Vous évoquez cette rencontre avec les associations. Qu’est-ce qui vous a marqué ?
- Les personnes vivant avec le VIH ont eu la force de se mettre en avant et de témoigner. On a constaté aussi une présence des associations de femmes, plus vulnérables à la maladie. Une présence importante également de transsexuels. Au centre du village des associations, une scène permettait à chaque pays de s’exprimer. Des transsexuels du Népal ont ainsi présenté une vidéo sur la vie quotidienne dans le pays, et les tortures qu’ils subissent. La lutte contre le sida pose dans de nombreux pays la question des droits de l’Homme.
On a pu découvrir les actions menées par les associations. Pour parler de la maladie, certains pays utilisent les spectacles de marionnettes, d’autres se servent du théâtre de rue comme en Inde au Népal.

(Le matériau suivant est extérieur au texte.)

Background: an optimization exercise with open tools, aiming at small area. Do not read the settings as production practice.
The RTL was checked by simulation tests, not by an equivalence proof against the original design.
No activity file was given, so power comes from the tool's default toggle rates.

## job 2103
Design video_overlay, start of the top module:
module video_overlay (
	input wire logic clk,
	input wire logic rst,
	input wire logic [1:0] switches,
	input wire track_pkg::buttons_t buttons,
	input wire video_pkg::raster_t raster,
	input wire video_pkg::rgb666_t pixel_in,
	input wire video_pkg::hsv_t hsv_in,
	input wire track_pkg::pos_t com_pos,
	input wire track_pkg::pos_t light_pos,
	input wire logic com_ready,
	output video_pkg::rgb666_t pixel_out,
	output logic hsync_out,
	output logic vsync_out,
	output logic blank_out,
	output track_pkg::readout_t readout
);
	video_pkg::overlay_mode_e mode;
	logic track_en;
	wire track_pkg::buttons_t buttons_db;
	track_pkg::pos_t cursor;
	track_pkg::pos_t com_latched;
	track_pkg::pos_t cursor_next;
	track_pkg::pos_t com_next;
	video_pkg::raster_t raster_early;
	logic [2:0] syncs_pipe;
	logic [2:0] syncs_del;
	assign mode = video_pkg::overlay_mode_e'(switches);
	assign track_en = switches[0];
	logic [2:0] step_cnt;
	logic [1:0] age;
	logic del_valid;
	logic valid_next;
	always_ff @(posedge clk) begin
		if (rst) begin
			step_cnt <= '0;
			age <= '0;
		end else begin
			step_cnt <= step_cnt + 1'b1;
			if ((&step_cnt) && !(&age)) age <= age + 1'b1;
		end
	end
	assign del_valid = (&age) | (age[1] & step_cnt[2] & step_cnt[1]);
	assign valid_next = ~rst & ((&age) | (age[1] & step_cnt[2] & (step_cnt[1] | step_cnt[0])));
	for (genvar i = 0; i < 4; i++) begin : g_db
		debounce u_debounce (
			.clk(clk),
			.rst(rst),
			.raw(buttons[i]),
			.clean(buttons_db[i])
		);
	end
	cursor_mover u_cursor_mover (
		.clk(clk),
		.rst(rst),
		.step(step_cnt == '0),
		.buttons(buttons_db),
		.cursor(cursor),
		.cursor_next(cursor_next)
	);
	sync_delay u_sync_delay (
		.clk(clk),
		.raster(raster),
		.raster_early(raster_early),
		.syncs_del(syncs_pipe)
	);
	assign syncs_del = syncs_pipe & {3{del_valid}};
	overlay_mixer u_overlay_mixer (
		.clk(clk),
		.rst(rst),
		.mode(mode),
		.raster(raster),
		.syncs_del(syncs_del),
		.pixel_in(pixel_in),
		.hsv_in(hsv_in),
		.com_pos(com_pos),
		.light_pos(light_pos),
		.cursor(cursor),
		.com_ready(com_ready),
		.pixel_out(pixel_out),
		.hsync_out(hsync_out),
		.vsync_out(vsync_out),
		.blank_out(blank_out),
		.com_latched(com_latched),
		.com_next(com_next)
	);
	readout_latch u_readout_latch (
		.clk(clk),
		.rst(rst),
		.track_en(track_en),
  ...
For scale: roughly 1200 cells after synthesis, roughly 630 flip-flops, roughly 170 I/O pins, about 16000 um^2 of cells after synthesis.
Settings: LEC_CHECK=0, CAP_MARGIN=20, CORE_MARGIN=2, CORE_UTILIZATION=70, SLEW_MARGIN=20; clock period 6.0 ns.
standard.sh (not shown) runs the stock make flow with config.mk's settings and CLKGATE_MAP_FILE= SYNTH_SCRIPT=/design/flow/synth_recipe.tcl, a recipe that flattens the netlist after the stock synthesis.
==> flow/flow/run.sh <==
#!/bin/bash
# The standard layout (standard.sh) with three changes: an area-oriented ABC script in
# synthesis, minimum-size port buffers, and a clock tree of small buffers without dummy loads.
# The tools' output goes to standard_flow.log here; ORFS keeps each step's log under orfs/logs.
set -euo pipefail
W=$(pwd)
export FLOW_WORK=$W
export FLOW_ABC_SCRIPT=$W/flow/abc_area.script
export BUFFER_PORTS_ARGS="-buffer_cell sky130_fd_sc_hd__buf_1"
export CTS_ARGS="-sink_clustering_enable -repair_clock_nets -dont_use_dummy_load -buf_list sky130_fd_sc_hd__clkbuf_4 -sink_clustering_buffer sky130_fd_sc_hd__clkbuf_16 -sink_clustering_size 40 -sink_clustering_max_diameter 45"
bash standard.sh SYNTH_SCRIPT=$W/flow/synth.tcl finish > standard_flow.log 2>&1
==> flow/flow/abc_area.script <==
&get -n
&st
&dch
&nf -R 1000 -p
&put
==> flow/flow/synth.tcl <==
# The standard synthesis (synth_recipe.tcl) with one change: ABC maps with
# flow/abc_area.script, an area-oriented script, instead of ORFS's speed script.
# Flip-flops are mapped before ABC runs, so the registers are the standard ones.
proc abc {args} {
  set i [lsearch -exact $args -script]
  if {$i >= 0} {
    lset args [expr {$i + 1}] $::env(FLOW_ABC_SCRIPT)
  }
  yosys abc {*}$args
}
source $::env(FLOW_WORK)/synth_recipe.tcl
Job 2103 did not stop at any stage, and its layout met the timing, design-rule and antenna checks.
[inputs] job 3132 vs job 2103
--- a/flow/flow/run.sh
+++ b/flow/flow/run.sh
@@ -10 +10 @@
-export CTS_ARGS="-sink_clustering_enable -repair_clock_nets -dont_use_dummy_load -buf_list sky130_fd_sc_hd__clkbuf_4 -sink_clustering_buffer sky130_fd_sc_hd__clkbuf_16 -sink_clustering_size 40 -sink_clustering_max_diameter 45"
+export CTS_ARGS="-sink_clustering_enable -repair_clock_nets -dont_use_dummy_load -buf_list sky130_fd_sc_hd__clkbuf_4 -sink_clustering_size 11 -sink_clustering_max_diameter 40"
--- a/flow/config.mk
+++ b/flow/config.mk
@@ -10 +10 @@
-export CORE_UTILIZATION = 70
+export CORE_UTILIZATION = 80
--- outcome ---
- Proportion of synthesized area in mux cells: job 2103 vs job 3132 identical
- Delta(number of vias per cell, job 3132 - job 2103) > 0
- Relative to job 2103, the met2 wire length measured on job 3132 has increased by more than 10%.
- Between job 2103 and job 3132, the power drawn by the sequential cells figures differ only marginally.
- Job 2103 reached the final stage; the timing, design-rule and antenna checks on its layout passed.
- Job 3132 went all the way through the flow, and no timing, DRC or antenna check failed.
- Compared with job 2103, job 3132 shows net total in the final layout higher by 29.
- Diff job 2103 -> job 3132 | transition time of the tightest slew-check pin | increase of 0.15 ns
- When job 3132 is set beside job 2103, its final cell count without fillers turns out to be 14 larger.
- Between job 3132 and job 2103, it is job 3132 whose routing usage on met2 is higher, by 17 points.
- Job 3132 has less setup slack than job 2103.
- Job 3132 ended up with sky130_fd_sc_hd__nor4_1 as its slowest stage cell on the critical path; job 2103 ended up with sky130_fd_sc_hd__nand4_1.
- Maximum clock frequency deteriorates in job 3132 relative to job 2103.
Changes in job 818 relative to job 3132:
--- a/flow/config.mk
+++ b/flow/config.mk
@@ -10 +10 @@
-export CORE_UTILIZATION = 80
+export CORE_UTILIZATION = 60
Notes after the runs:
- The half-perimeter wire length after placement in job 818 was lower than what job 3132 gave.
- Job 818 ends up with a maximum fanout encountered on the critical timing path that is 7 lower than in job 3132.
- Job 818 vs job 3132: delay of the slowest critical-path stage down
- Job 818 ends up with a utilization that is 22 points lower than in job 3132.
- In summary, job 818 completed successfully, with a layout that passed the timing, design-rule and antenna checks.
- Going from job 3132 to job 818, final weighted congestion in routability-driven placement shrank by 0.069, wire length lost 23%, global-route usage down 15 points, non-filler instance count after layout moved up, count of routing violations after the opening detailed-route iteration fell by 454.
- Register share of total power: job 818 > job 3132
Here is what was changed in the inputs of job 7239 compared with job 818.
--- a/flow/flow/run.sh
+++ b/flow/flow/run.sh
@@ -10 +10 @@
-export CTS_ARGS="-sink_clustering_enable -repair_clock_nets -dont_use_dummy_load -buf_list sky130_fd_sc_hd__clkbuf_4 -sink_clustering_size 11 -sink_clustering_max_diameter 40"
+export CTS_ARGS="-sink_clustering_enable -repair_clock_nets -dont_use_dummy_load -buf_list sky130_fd_sc_hd__clkbuf_4 -sink_clustering_buffer sky130_fd_sc_hd__clkbuf_8 -sink_clustering_size 22 -sink_clustering_max_diameter 40"
--- a/flow/config.mk
+++ b/flow/config.mk
@@ -10 +10 @@
-export CORE_UTILIZATION = 60
+export CORE_UTILIZATION = 70
Notes after the runs:
- Job 7239 ended up with a lower maximum number of pins on one net before global-route repair than job 818 did.
- Row cell leakage power: job 7239 lower / job 818 higher
- In terms of distinct cell type count after synthesis, job 818 and job 7239 differ only marginally.
- Summary of job 7239 over job 818: wire length reported by the detailed router increased by 5.5% relative to the old numbers; via count closely matched the old numbers; maximum buffer depth of the clock tree closely matched the old numbers.
Edits applied to the flow inputs when going from job 7239 to job 8072:
--- a/flow/flow/run.sh
+++ b/flow/flow/run.sh
@@ -10 +10 @@
-export CTS_ARGS="-sink_clustering_enable -repair_clock_nets -dont_use_dummy_load -buf_list sky130_fd_sc_hd__clkbuf_4 -sink_clustering_buffer sky130_fd_sc_hd__clkbuf_8 -sink_clustering_size 22 -sink_clustering_max_diameter 40"
+export CTS_ARGS="-sink_clustering_enable -repair_clock_nets -dont_use_dummy_load -buf_list sky130_fd_sc_hd__clkbuf_4 -sink_clustering_size 10 -sink_clustering_max_diameter 40"
==> comparison <==
The lower sequential share of cell area of job 8072 and job 7239 is in job 7239.
Job 8072 vs. job 7239: initial antenna violation count went down by 1.
Per the comparison of job 8072 with job 7239, met3 routed wirelength down 4.2%, total routed wirelength fell by 460 um.
Changes in job 3682 relative to job 8072:
--- a/flow/flow/run.sh
+++ b/flow/flow/run.sh
@@ -10 +10 @@
-export CTS_ARGS="-sink_clustering_enable -repair_clock_nets -dont_use_dummy_load -buf_list sky130_fd_sc_hd__clkbuf_4 -sink_clustering_size 10 -sink_clustering_max_diameter 40"
+export CTS_ARGS="-sink_clustering_enable -repair_clock_nets -dont_use_dummy_load -buf_list sky130_fd_sc_hd__clkbuf_4 -sink_clustering_size 12 -sink_clustering_max_diameter 30"
==> comparison <==
- In job 3682, share of power burned in registers is lower than in job 8072.
- [compare] base=job 8072 new=job 3682: via count neither gained nor lost much; total routed wire length on the met1 layer lost 90 um; global-route usage neither gained nor lost much.
- Job 3682 vs. job 8072: clock network fraction of total power now sits higher, wire length now sits lower, worst setup slack now sits higher, non-filler instance count after layout now sits at about the same level.
- Every stage of the flow completed for job 8072, and the final layout passed the timing, design-rule and antenna checks.
- Job 3682 reached the final stage; the timing, design-rule and antenna checks on its layout passed.

## separate check: timing with driven ports
No port has a modelled driver above. Below, the same layouts with a new extraction and two added sets of constraints.
Step 1 sets driving cells, clkbuf_16 on the clock port and buf_2 on the other inputs (assumed; they add their load-dependent delay and slew).
Step 2 also shifts input and output timing later by t, the mid clock arrival at the registers, as if the neighbouring blocks saw the same clock.
Three values: ideal ports, drivers, drivers and shift; two values: the first two.
run | t (ns) | slack for setup (ns) | cell pins on the clock port's net
job 2103 | 0.792 | 1.362 / 1.362 / 0.688 | 1
job 3132 | 0.723 | 1.003 / 1.022 / 0.300 | 1
job 818 | 0.708 | 1.396 / 1.396 / 0.974 | 1
job 7239 | 0.736 | 1.347 / 1.347 / 0.962 | 1
job 8072 | 0.694 | 1.374 / 1.374 / 0.924 | 1
job 3682 | 0.698 | 1.379 / 1.379 / 0.892 | 1
After both steps setup and hold are still met in every run listed. The setup slack of job 3132, which loses most, moves by +0.019 ns with the drivers and by -0.703 ns with both steps.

33 millions de personnes sont atteintes par le virus et sur les 10 millions de personnes qui ont besoin d’un traitement, seulement 3 millions y ont accès. Comment se situe l’Océan Indien dans ce contexte ?
- L’accès aux traitements est optimal à la Réunion. Le traitement est pris en charge à 100%. En revanche, Madagascar et les Seychelles n’ont pas accès aux dernières molécules. Et si le traitement est parfois accessible, le patient doit payer le taxi pour se faire soigner. Il arrive que les patients développent des résistances aux médicaments. Le problème c’est que les îles de la région n’ont pas accès à tous les traitements possibles, contrairement à la France. Les médicaments restent encore très chers malgré l’effort de certains laboratoires.

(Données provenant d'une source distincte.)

From an optimization exercise on the open Yosys and OpenROAD flow, aimed at small area; shortcuts taken in it are not production practice. Only simulation tests tie the RTL to the original design; equivalence was not proved. Power and IR drop assume default switching activity.

Design video_box_overlay, start of the top module:
module video_box_overlay #(
  parameter int N_BOX   = 8,
  parameter int W_PIX   = 24,
  parameter int W_COORD = 12,
  parameter int W_THK   = 4,
  localparam int W_IDX  = (N_BOX > 1) ? $clog2(N_BOX) : 1
) (
  input  logic               clk,
  input  logic               rstn,
  input  logic               vsync,
  input  logic               hsync,
  input  logic               de,
  input  logic [W_PIX-1:0]   data,
  input  logic               cfg_we,
  input  logic [W_IDX-1:0]   cfg_idx,
  input  logic               cfg_en,
  input  logic               cfg_blend,
  input  logic [W_COORD-1:0] cfg_x,
  input  logic [W_COORD-1:0] cfg_y,
  input  logic [W_COORD-1:0] cfg_w,
  input  logic [W_COORD-1:0] cfg_h,
  input  logic [W_THK-1:0]   cfg_thick,
  input  logic [W_PIX-1:0]   cfg_color,
  output logic               vsync_o,
  output logic               hsync_o,
  output logic               de_o,
  output logic [W_PIX-1:0]   data_o,
  output logic               cfg_commit
);
Size in the first run: about 1500 flip-flops, ~140 I/O pins, about 57000 um2 of cells after synthesis.
Settings: LEC_CHECK=0, CAP_MARGIN=20, CORE_MARGIN=2, CORE_UTILIZATION=70, CTS_BUF_LIST=sky130_fd_sc_hd__clkbuf_16, CTS_CLUSTER_DIAMETER=100, CTS_CLUSTER_SIZE=30, GPL_TIMING_DRIVEN=0, SLEW_MARGIN=20, SYNTH_HIERARCHICAL=0; clock period 6.0 ns.
run.sh (not shown) runs the stock make flow with config.mk's settings and CLKGATE_MAP_FILE= SYNTH_SCRIPT=/design/flow/synth_recipe.tcl, a recipe that flattens the netlist after the stock synthesis.
The baseline ran to the end with no violations.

La conférence a souligné l’importance de la prévention. Elle pourrait éviter 15 millions d’infections par le VIH d’ici 2015. A la Réunion, comment pourrait-on améliorer la prévention ?
- Il y a encore beaucoup à faire en terme de prévention au niveau des scolaires. Deux heures obligatoires en classe de 3ème sur la contraception et le VIH, ce n’est pas suffisant. Nous avons fait une demande en ce sens au rectorat, pour une plus large information sur les MST mais nous attendons les fonds.
Dès que nous en avons l’occasion nous tenons un stand sur le VIH, la contraception, la sexualité. Nous pouvons toucher 400 personnes en une journée, par exemple dans une foire. Ce genre d’opération est à compléter par les campagnes de sensibilisation, comme celle récente sur l’importance de parler de la sexualité. Elles permettent d’ouvrir le dialogue. Mais il faut les relancer régulièrement pour qu’elles portent vraiment.

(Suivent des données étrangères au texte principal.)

Background: an optimization exercise with open tools, aiming at small area, a short achievable clock period and few clock cycles per item. Do not read the settings as production practice.
Where RTL was checked, it was by simulation tests only, not by an equivalence proof against the original.
Function not checked in runs 3 to 7: the RTL went through the layout flow alone.
No driver is modelled on the clock port, so clocking that relies on it looks cheaper here than on a real chip.
Power is estimated from default activity; no workload was simulated.

==> flow/run.sh <==
#!/bin/bash
bash standard.sh BUFFER_PORTS_ARGS="-buffer_cell sky130_fd_sc_hd__buf_1" finish > standard.log 2>&1
==> standard.sh <==
#!/bin/bash
# synth_recipe.tcl (not shown) runs the flow's synth.tcl, then flattens the netlist and writes it again
# the make line also repeats each setting of config.mk as NAME=value (left out here)
make -C /OpenROAD-flow-scripts/flow DESIGN_CONFIG=/design/flow/config.mk WORK_HOME=/design/flow/orfs CLKGATE_MAP_FILE= SYNTH_SCRIPT=/design/flow/synth_recipe.tcl "${@:-finish}"
==> config.mk <==
export PLATFORM = sky130hd
export DESIGN_NAME = sha1_pad_top
export DESIGN_NICKNAME = sha1_pad_top
export VERILOG_FILES = /design/flow/design.v
export SDC_FILE = /design/flow/constraint.sdc
export NUM_CORES = 4
export LEC_CHECK = 0
export CAP_MARGIN = 20
export CORE_AREA = 5 5 245 245
export CTS_CLUSTER_DIAMETER = 100
export CTS_CLUSTER_SIZE = 30
export DIE_AREA = 0 0 250 250
export SLEW_MARGIN = 20
==> constraint.sdc <==
create_clock -name core_clock -period 5.0 [get_ports {sys_clk}]
set_input_delay 1.0000 -clock core_clock [delete_from_list [all_inputs] [get_ports {sys_clk}]]
set_output_delay 1.0000 -clock core_clock [all_outputs]
set_load 0.01 [all_outputs]
Context: an optimization exercise on an open-source flow, tuned for small area and a short achievable clock period. The choices shown serve that exercise and are no tape-out recipe. Only simulation tests tie the RTL to the original design; equivalence was not proved. Power and IR drop assume default switching activity.

### flow/run.sh
#!/bin/bash
# synth_recipe.tcl (not shown) runs the flow's synth.tcl, then flattens the netlist and writes it again
# the make line also repeats each setting of config.mk as NAME=value (left out here)
make -C /OpenROAD-flow-scripts/flow DESIGN_CONFIG=/design/flow/config.mk WORK_HOME=/design/flow/orfs CLKGATE_MAP_FILE= SYNTH_SCRIPT=/design/flow/synth_recipe.tcl finish
### flow/config.mk
export PLATFORM = sky130hd
export DESIGN_NAME = tile_map_scroller
export DESIGN_NICKNAME = tile_map_scroller
export VERILOG_FILES = /design/flow/design.v
export SDC_FILE = /design/flow/constraint.sdc
export NUM_CORES = 4
export LEC_CHECK = 0
export CAP_MARGIN = 20
export CORE_MARGIN = 2
export CORE_UTILIZATION = 40
export SLEW_MARGIN = 20
### flow/constraint.sdc
create_clock -name core_clock -period 8.0 [get_ports {pixel_clk_in}]
set_input_delay 1.6000 -clock core_clock [delete_from_list [all_inputs] [get_ports {pixel_clk_in}]]
set_output_delay 1.6000 -clock core_clock [all_outputs]
set_load 0.01 [all_outputs]
### flow/design.v
module tile_map_scroller #(
    parameter int MAP_COLS  = 64,
    parameter int MAP_ROWS  = 8,
    parameter int ORIGIN_Y  = 0,
    parameter int ACTIVE_W  = 1280,
    parameter int NUM_TILES = 37
) (
    input  logic                                  pixel_clk_in,
    input  logic                                  rst_in,
    input  logic [10:0]                           hcount_in,
    input  logic [9:0]                            vcount_in,
    input  logic                                  new_frame_in,
    input  logic                                  pause_in,
    input  logic [4:0]                            speed_in,
    input  logic                                  map_we_in,
    input  logic [$clog2(MAP_COLS*MAP_ROWS)-1:0]  map_waddr_in,
    input  logic [5:0]                            map_wdata_in,
    output logic [10:0]                           hcount_out,
    output logic [9:0]                            vcount_out,
    output logic [5:0]                            unique_image_index,
    output logic                                  in_sprite,
    output logic [11:0]                           offset_out,
    output logic                                  map_ready_out
);
    localparam int          DEPTH  = MAP_COLS * MAP_ROWS;
    localparam int          AW     = $clog2(DEPTH);
    localparam int          CW     = $clog2(MAP_COLS);
    localparam logic [11:0] W_MASK = 12'(MAP_COLS * 16 - 1);
    localparam logic [5:0]  EMPTY  = 6'h3F;
    typedef enum logic {CLEAR = 1'b0, RUN = 1'b1} state_t;
    state_t          state_q, state_d;
    logic [AW-1:0]   clr_addr_q, clr_addr_d;
    logic [11:0]     scroll_q, scroll_d;
    logic            mem_we;
    logic [AW-1:0]   mem_waddr;
    logic [5:0]      mem_wdata;
    logic [5:0]      map_q [DEPTH];
    logic [10:0]     vrel;
    logic            band;
    logic [11:0]     world_x;
    logic [6+CW:0]   rd_full;
    logic [AW-1:0]   rd_addr;
    logic [5:0]      code;
    logic            code_ok;
    logic            lookup_unused;
    logic [10:0]     hcount_q;
    logic [9:0]      vcount_q;
    logic [5:0]      index_q;
    logic            in_sprite_q;
    always_ff @(posedge pixel_clk_in) begin
        if (rst_in) begin
            state_q    <= CLEAR;
            clr_addr_q <= '0;
        end else begin
            state_q    <= state_d;
            clr_addr_q <= clr_addr_d;
        end
    end
    always_comb begin
        state_d = state_q;
        if (state_q == CLEAR && clr_addr_q == AW'(DEPTH - 1)) begin
            state_d = RUN;
        end
    end
    always_comb begin
        clr_addr_d = clr_addr_q;
        mem_we     = 1'b0;
        mem_waddr  = map_waddr_in;
        mem_wdata  = map_wdata_in;
        case (state_q)
            CLEAR: begin
                mem_we     = 1'b1;
                mem_waddr  = clr_addr_q;
                mem_wdata  = EMPTY;
                clr_addr_d = clr_addr_q + 1'b1;
            end
            RUN: begin
                mem_we = map_we_in && ({1'b0, map_waddr_in} < (AW+1)'(DEPTH));
            end
            default: ;
        endcase
    end
    always_ff @(posedge pixel_clk_in) begin
        if (mem_we && !rst_in) begin
            map_q[mem_waddr] <= mem_wdata;
        end
    end
    always_comb begin
        scroll_d = scroll_q;
        if (state_q == RUN && new_frame_in && !pause_in) begin
            scroll_d = (scroll_q + {{7{speed_in[4]}}, speed_in}) & W_MASK;
        end
    end
    always_ff @(posedge pixel_clk_in) begin
        if (rst_in) begin
            scroll_q <= '0;
        end else begin
            scroll_q <= scroll_d;
        end
    end
    always_comb begin
        vrel    = {1'b0, vcount_in} - 11'(ORIGIN_Y);
        band    = (vrel < 11'(MAP_ROWS * 16)) && (hcount_in < 11'(ACTIVE_W));
        world_x = ({1'b0, hcount_in} + scroll_q) & W_MASK;
        rd_full = {vrel[10:4], world_x[CW+3:4]};
        rd_addr = band ? rd_full[AW-1:0] : '0;
        code    = map_q[rd_addr];
        code_ok = band && (code < 6'(NUM_TILES));
    end
    assign lookup_unused = ^{vrel, world_x, rd_full};
    always_ff @(posedge pixel_clk_in) begin
        if (rst_in) begin
            hcount_q    <= '0;
            vcount_q    <= '0;
            index_q     <= '0;
            in_sprite_q <= 1'b0;
        end else begin
            hcount_q    <= hcount_in;
            vcount_q    <= vcount_in;
            index_q     <= (state_q == RUN && code_ok) ? code : 6'd0;
            in_sprite_q <= (state_q == RUN) && code_ok;
        end
    end
    assign hcount_out         = hcount_q;
    assign vcount_out         = vcount_q;
    assign unique_image_index = index_q;
    assign in_sprite          = in_sprite_q;
    assign offset_out         = scroll_q;
    assign map_ready_out      = (state_q == RUN);
endmodule
==> results.py <==
metrics = {
    "run_status": {
        "status": "timing/DRC/antenna clean",
    },
    "final_layout": {
        "area_delta_synth_final_pct": 12.8,
        "regArea_sq_mm": 0.0932,
        "final_nets": 9651,
        "utilization": 0.453,
        "nFillCells": 27800,
        "multi_input_area_sq_mm": 0.0310,
        "drive_gt1_frac": 0.0859,
    },
    "timing": {
        "hold_ws_ns": 0.515,
        "max_clock_freq_mhz": 140,
        "hold_viol": 0,
        "post-route-period-util": 0.892,
        "finClkSkew_ns": 0.0379,
        "slew_violations": 0,
        "rsz0062_at_grt": "no",
        "setup_viol_count_final": 0,
        "relSlewSlack": 0.172,
        "worst_pin_slew_ns": 1.24,
        "setup_tns_ns": 0,
        "min_period_ns": 7.14,
    },
    "clock_tree": {
        "cts_tree": "built",
        "cts_inserted_buffers": 325,
        "clock_sinks": 3120,
        "ctsResizeCount": 0,
        "post_cts_buffers": 0,
        "clkLatencyLatePin_ns": 0.89,
        "root_buffer": "clkbuf_16",
        "clk_pin_slew_ns": 0.06,
        "cts.htree.levels": 5,
        "clk_path_buf_depth": 4,
        "cts-hold-fix-buffers": 0,
    },
    "floorplan": {
        "die-area_sq_mm": 0.324,
        "core_area_sq_mm": 0.318,
        "ios": 87,
        "rows": 207,
        "die_h_microns": 569,
        "fp.dieW_microns": 569,
        "initial_core_util": 0.402,
    },
    "synth": {
        "ys_warn_count": 1,
        "yosysSeqAreaShare": 0.730,
        "ys_top_cells_by_count": "edfxtp_1 (3072), nand2_1 (2117), nand3_1 (1078), nor2_1 (567), mux2i_1 (563)",
        "synth_area_sq_mm": 0.128,
        "synth_top_cell_by_area": "edfxtp_1",
        "synth_seq_cells": 3120,
        "synth.most_common_cell": "edfxtp_1",
        "ys.flop_type": "edfxtp_1",
        "synth_area_leaders": "edfxtp_1 (72%), nand2_1 (6.2%), mux2i_1 (4.4%), nand3_1 (4.2%), nor2_1 (1.7%)",
        "postSynthAreaPerCell_sq_um": 13.4,
        "synth_top_area_share": 0.723,
        "ys_types": 85,
        "synth_edf_count": 3072,
        "syn_inst": 9513,
        "async_flop_share": 0,
    },
    "critical_path": {
        "worstPathRequired_ns": 8.75,
        "cp-end-kind": "flip-flop",
        "cp_max_fo": 19,
        "cp.arrival_ns": 7.89,
        "r2r_setup_slack_ns": 1.68,
        "crit_chain": "clkdlybuf4s50_1, ha_1, a211oi_1, nand4b_1, buf_4, a32oi_1, o211ai_1, buf_4, nand3_4, buf_12, o22ai_1, a2111oi_0, a211oi_1, nor4_1, a211oi_1, a21oi_1, nor4b_2",
        "critPathMostFrequentCell": "a211oi_1",
        "cp_slowest_cell": "nor4_1",
        "cp-start-kind": "input port",
        "slowest_delay_ns": 1.00,
        "path_class": "in -> reg",
    },
    "pwr": {
        "leakage_uw": 0.0496,
        "peakVddDrop_mv": 0.197,
        "cellPowerDensity_mw_per_mm2": 230,
        "finalPower_uw": 33200,
    },
    "global_routing": {
        "globalRouteTotalUtil": 0.240,
        "grt_overflow_total": 0,
        "grt_antenna_before_repair": 36,
        "grt_max_degree": 193,
        "grt_pass1_vias": 79200,
        "grt_pass1_wl_mm": 572,
    },
    "hold_path": {
        "hold_path_class": "reg -> reg",
    },
    "placed_design": {
        "port_buffers": 84,
        "gp_congestion": 0.890,
        "dp_hpwl_mm": 236,
    },
    "detailed_routing": {
        "via_per_inst": 5.91,
        "drc_errors": 0,
        "first_pass_iters": 6,
        "wl_mm": 400,
        "vias": 82900,
        "drtIter0Drc": 11400,
        "wl_per_cell_microns": 28.5,
        "ant_nets": 0,
    },
    "flow_run": {
        "drv_cap": 0,
    },
}
==> state kept, by name, summed over array words and instances (netlist names) <==
name	count
map_q	3072
hcount_q	11
scroll_q	10
vcount_q	10
clr_addr_q	9
index_q	6
in_sprite_q	1
state_q	1
==> logic make-up after synthesis <==
| group | Yosys count | share of synthesized area |
|---|---|---|
| compound gates | 986 | 0.0519 |
| xor+xnor | 18 | 0.00124 |
| fa+ha+maj | 20 | 0.00202 |
| buf+inv | 705 | 0.0298 |
| flops | 3120 | 0.730 |
| mux | 569 | 0.0447 |
| other cells | 1 | 0.0000294 |
| simple gates | 4094 | 0.140 |
==> critical path, delay by kind of cell <==
kind	cells	cell delay, ns
and+or+nand+nor	4	1.76
buffers and inverters	4	1.27
AOI/OAI and AO/OA	8	2.76
adders and majority gates	1	0.44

Au final, en quoi ce genre de conférence est-il utile ?
- La conférence est un passage obligé, elle permet beaucoup d’échanges. Au niveau médical, il n’y a pas eu vraiment de scoop, comme l’année dernière. Les scientifiques avaient annoncé en 2007 de nouvelles molécules, une découverte équivalente à celle de la trithérapie il y a une dizaine d’années. Le prochain colloque de l’Océan Indien qui se tiendra en novembre à Maurice, sera l’occasion de faire un premier bilan de ces avancées thérapeutiques.
Il y a eu tout de même cette année la découverte de molécules pour les patients qui présentent une résistance au virus. Un nouveau sirop pour les enfants a aussi été présenté. Il a l’avantage de se conserver hors du frigo. Ce qui n’était pas le cas en ce moment et pose problème dans des endroits comme l’Afrique.

Propos recueillis par Edith Poulbassia


Le VIH/Sida dans l’Océan Indien

A la Réunion, les premiers cas d’infection au VIH sida ont été diagnostiqués en 1987. Depuis, le nombre de personnes vivant avec le virus VIH augmente lentement mais de façon régulière. En 2006, on comptait 621 personnes infectées, eux fois plus qu’il y a dix ans.
A Maurice, les premiers cas datent aussi de 1987. Jusqu’en 2000, une vingtaine de cas étaient recensés chaque année, mais on assiste à une explosion de l’épidémie. Fin 2006, 2587 personnes étaient atteintes du VIH/Sida.
A Madagascar, le nombre de séropositifs est évalué à 49.000 en 2005 par l’ONUSIDA mais d’autres sources estiment à 100.000 voire 200.000 le nombre de séropositifs.
Les Seychelles, on estime à 244 le nombre de personnes infectées, dont 130 suivis à l’hôpital de Mahé.
Aux Comores, on dispose de peu de données sur l’infection VIH/Sida. Une quarantaine de cas ont été rapportés 20 ans après le premier cas détecté. Les traitements sont disponibles depuis 2006.
A Mayotte, une centaine de cas ont été enregistrés depuis 1989, et 66 patients étaient suivis à l’hôpital de Mamoudzou en 2005.